Where a line in the listing below holds "buffers", add it to the tally, and reply with that tally alone.

Working data:
___
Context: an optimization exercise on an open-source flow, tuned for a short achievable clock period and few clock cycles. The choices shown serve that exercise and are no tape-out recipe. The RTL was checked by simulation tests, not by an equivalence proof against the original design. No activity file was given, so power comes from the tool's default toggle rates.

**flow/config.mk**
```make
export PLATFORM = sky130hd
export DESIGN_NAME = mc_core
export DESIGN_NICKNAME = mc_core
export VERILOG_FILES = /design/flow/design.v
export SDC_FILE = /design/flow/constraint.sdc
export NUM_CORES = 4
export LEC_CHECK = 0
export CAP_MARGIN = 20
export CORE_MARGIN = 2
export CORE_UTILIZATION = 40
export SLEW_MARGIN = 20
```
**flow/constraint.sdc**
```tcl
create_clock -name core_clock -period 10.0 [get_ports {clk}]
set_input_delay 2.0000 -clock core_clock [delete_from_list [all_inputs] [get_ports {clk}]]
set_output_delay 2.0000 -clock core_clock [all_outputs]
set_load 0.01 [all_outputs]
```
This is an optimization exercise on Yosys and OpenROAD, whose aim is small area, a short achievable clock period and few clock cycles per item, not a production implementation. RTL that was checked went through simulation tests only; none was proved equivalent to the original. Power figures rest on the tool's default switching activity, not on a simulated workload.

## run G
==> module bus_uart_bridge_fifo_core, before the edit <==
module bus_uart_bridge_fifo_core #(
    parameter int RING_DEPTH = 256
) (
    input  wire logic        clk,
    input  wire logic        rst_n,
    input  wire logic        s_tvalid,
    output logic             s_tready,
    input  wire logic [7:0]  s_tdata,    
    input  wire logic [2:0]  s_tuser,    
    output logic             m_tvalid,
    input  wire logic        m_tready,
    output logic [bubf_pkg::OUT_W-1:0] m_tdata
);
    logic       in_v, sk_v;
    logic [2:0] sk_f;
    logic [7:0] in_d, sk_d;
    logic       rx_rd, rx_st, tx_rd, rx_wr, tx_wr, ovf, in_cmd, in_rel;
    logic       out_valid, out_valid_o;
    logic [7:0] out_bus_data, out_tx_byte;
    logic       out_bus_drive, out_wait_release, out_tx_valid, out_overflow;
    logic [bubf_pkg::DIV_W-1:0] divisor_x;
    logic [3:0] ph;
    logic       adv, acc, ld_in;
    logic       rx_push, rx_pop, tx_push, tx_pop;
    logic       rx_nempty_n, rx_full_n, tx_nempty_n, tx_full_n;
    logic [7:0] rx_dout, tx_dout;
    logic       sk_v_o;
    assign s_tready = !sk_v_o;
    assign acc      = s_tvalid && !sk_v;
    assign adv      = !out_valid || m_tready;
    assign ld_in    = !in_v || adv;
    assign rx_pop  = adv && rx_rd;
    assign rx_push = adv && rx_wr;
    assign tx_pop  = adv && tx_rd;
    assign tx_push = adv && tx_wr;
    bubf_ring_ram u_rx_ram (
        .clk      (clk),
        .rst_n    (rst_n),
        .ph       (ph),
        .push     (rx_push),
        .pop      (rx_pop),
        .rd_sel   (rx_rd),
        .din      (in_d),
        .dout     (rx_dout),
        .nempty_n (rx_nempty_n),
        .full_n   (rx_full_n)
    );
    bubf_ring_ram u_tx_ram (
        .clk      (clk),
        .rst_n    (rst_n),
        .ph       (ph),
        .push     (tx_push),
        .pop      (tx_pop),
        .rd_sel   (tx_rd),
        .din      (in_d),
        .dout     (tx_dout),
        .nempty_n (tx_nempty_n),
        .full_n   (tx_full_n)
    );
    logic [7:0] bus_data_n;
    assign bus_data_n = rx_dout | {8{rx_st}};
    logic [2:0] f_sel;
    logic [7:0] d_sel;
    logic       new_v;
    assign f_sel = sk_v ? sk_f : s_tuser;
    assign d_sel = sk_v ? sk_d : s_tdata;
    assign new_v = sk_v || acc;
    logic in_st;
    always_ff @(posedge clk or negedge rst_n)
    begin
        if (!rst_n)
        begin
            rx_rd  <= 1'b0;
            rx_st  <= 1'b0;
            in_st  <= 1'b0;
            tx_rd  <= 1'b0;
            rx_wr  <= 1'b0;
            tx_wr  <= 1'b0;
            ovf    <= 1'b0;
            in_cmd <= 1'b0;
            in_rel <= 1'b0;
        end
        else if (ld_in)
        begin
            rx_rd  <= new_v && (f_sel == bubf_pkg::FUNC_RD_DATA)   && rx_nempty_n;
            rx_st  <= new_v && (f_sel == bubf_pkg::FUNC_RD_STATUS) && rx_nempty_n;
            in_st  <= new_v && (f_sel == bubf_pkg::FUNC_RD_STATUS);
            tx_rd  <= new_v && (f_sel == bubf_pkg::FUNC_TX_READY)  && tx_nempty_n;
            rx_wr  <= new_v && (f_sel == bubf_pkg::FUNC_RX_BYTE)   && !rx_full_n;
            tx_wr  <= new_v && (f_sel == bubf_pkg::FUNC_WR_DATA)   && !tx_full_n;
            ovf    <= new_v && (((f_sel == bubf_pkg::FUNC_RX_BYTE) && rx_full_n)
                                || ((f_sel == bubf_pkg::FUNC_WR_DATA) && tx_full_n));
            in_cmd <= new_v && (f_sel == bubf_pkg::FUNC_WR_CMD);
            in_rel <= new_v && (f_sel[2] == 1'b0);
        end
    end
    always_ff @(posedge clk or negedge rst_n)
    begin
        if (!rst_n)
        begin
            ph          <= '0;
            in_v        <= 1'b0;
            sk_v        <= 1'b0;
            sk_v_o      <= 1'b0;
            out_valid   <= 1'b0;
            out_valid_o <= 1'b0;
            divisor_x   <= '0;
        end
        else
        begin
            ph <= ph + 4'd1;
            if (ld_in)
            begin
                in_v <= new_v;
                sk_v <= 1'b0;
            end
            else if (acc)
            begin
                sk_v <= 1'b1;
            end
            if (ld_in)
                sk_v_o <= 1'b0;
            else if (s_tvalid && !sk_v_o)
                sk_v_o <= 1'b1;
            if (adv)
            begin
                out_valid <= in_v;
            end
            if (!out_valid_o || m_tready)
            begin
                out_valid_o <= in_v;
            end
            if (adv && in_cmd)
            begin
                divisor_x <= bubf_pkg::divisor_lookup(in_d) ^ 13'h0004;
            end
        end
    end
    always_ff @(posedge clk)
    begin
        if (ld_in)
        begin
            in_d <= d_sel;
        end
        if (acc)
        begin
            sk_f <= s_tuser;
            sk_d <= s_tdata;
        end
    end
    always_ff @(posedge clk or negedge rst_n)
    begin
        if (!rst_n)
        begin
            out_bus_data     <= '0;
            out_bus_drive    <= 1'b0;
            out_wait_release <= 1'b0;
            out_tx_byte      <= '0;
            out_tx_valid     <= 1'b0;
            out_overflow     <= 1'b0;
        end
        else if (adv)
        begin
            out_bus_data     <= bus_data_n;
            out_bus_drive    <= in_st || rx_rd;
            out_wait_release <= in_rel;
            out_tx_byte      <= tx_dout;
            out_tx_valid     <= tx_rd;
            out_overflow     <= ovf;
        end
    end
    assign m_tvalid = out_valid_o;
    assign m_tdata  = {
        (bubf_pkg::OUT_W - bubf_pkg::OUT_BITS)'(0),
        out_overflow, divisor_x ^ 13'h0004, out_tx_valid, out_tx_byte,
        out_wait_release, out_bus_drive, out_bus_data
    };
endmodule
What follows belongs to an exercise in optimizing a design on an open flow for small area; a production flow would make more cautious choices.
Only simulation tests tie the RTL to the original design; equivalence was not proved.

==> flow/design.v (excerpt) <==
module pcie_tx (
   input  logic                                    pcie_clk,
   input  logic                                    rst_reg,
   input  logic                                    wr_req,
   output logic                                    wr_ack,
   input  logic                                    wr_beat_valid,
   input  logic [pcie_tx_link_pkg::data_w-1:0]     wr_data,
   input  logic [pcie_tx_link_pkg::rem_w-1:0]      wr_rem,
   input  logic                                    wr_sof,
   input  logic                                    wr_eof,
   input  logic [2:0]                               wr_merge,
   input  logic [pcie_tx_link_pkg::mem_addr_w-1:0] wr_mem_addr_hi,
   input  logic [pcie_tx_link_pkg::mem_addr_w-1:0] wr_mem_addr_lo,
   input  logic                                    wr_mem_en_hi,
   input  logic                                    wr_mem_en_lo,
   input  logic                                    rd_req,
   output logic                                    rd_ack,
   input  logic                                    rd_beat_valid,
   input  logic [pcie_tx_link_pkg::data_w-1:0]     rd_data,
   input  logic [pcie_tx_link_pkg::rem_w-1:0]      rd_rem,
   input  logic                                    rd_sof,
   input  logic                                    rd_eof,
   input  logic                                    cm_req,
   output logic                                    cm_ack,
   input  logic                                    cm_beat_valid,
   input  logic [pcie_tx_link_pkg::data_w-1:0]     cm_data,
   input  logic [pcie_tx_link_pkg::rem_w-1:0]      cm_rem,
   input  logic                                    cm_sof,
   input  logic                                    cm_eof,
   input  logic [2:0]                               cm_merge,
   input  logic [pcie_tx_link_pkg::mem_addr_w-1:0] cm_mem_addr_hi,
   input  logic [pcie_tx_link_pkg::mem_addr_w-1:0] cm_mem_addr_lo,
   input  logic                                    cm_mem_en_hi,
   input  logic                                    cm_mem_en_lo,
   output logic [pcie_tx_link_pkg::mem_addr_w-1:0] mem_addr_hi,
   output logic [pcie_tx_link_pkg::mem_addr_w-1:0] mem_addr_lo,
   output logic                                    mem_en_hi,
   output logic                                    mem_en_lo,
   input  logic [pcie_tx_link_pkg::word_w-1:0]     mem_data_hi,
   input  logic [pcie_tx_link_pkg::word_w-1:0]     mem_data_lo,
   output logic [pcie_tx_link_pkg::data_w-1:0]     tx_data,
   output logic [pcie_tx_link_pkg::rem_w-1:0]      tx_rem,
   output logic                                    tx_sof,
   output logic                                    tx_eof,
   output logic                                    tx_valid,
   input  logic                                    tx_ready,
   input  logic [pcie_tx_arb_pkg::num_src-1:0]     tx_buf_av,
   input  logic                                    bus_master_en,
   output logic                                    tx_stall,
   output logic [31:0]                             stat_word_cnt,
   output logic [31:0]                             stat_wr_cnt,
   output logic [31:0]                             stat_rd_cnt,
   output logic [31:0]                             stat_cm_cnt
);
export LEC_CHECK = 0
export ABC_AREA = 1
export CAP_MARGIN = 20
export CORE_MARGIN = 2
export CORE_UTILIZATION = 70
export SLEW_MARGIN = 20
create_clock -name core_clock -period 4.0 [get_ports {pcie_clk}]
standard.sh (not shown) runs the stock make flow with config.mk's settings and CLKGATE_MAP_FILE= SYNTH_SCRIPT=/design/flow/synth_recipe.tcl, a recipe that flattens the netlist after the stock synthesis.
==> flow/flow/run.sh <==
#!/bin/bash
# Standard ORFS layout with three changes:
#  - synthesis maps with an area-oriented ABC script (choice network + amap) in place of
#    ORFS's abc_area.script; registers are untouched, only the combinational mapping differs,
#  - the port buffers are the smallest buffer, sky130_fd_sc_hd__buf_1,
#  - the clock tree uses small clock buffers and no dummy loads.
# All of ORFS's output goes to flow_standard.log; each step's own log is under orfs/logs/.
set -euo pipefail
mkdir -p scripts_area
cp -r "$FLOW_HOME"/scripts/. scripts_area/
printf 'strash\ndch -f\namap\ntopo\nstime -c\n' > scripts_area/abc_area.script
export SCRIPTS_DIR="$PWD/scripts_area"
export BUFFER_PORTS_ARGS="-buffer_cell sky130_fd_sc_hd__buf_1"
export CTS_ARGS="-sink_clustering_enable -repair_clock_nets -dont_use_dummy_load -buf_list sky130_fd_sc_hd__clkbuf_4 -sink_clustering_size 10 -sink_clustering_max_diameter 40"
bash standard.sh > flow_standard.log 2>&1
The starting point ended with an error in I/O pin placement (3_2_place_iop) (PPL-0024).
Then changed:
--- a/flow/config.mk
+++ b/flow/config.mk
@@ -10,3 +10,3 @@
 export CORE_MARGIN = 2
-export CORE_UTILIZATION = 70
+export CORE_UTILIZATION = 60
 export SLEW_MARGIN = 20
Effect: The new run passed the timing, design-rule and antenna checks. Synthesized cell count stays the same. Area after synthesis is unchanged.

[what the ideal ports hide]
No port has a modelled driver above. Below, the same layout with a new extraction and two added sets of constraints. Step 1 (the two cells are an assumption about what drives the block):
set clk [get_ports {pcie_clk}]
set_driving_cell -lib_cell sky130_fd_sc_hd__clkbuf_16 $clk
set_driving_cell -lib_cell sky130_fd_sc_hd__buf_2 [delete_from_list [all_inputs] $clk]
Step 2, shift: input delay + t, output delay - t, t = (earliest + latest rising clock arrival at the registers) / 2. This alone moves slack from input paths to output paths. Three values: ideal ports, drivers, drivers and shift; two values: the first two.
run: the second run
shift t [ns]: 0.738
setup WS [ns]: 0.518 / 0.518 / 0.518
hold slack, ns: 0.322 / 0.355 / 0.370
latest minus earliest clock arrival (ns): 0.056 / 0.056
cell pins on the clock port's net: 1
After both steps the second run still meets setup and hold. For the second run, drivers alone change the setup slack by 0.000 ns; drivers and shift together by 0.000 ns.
___
Result for this task: 2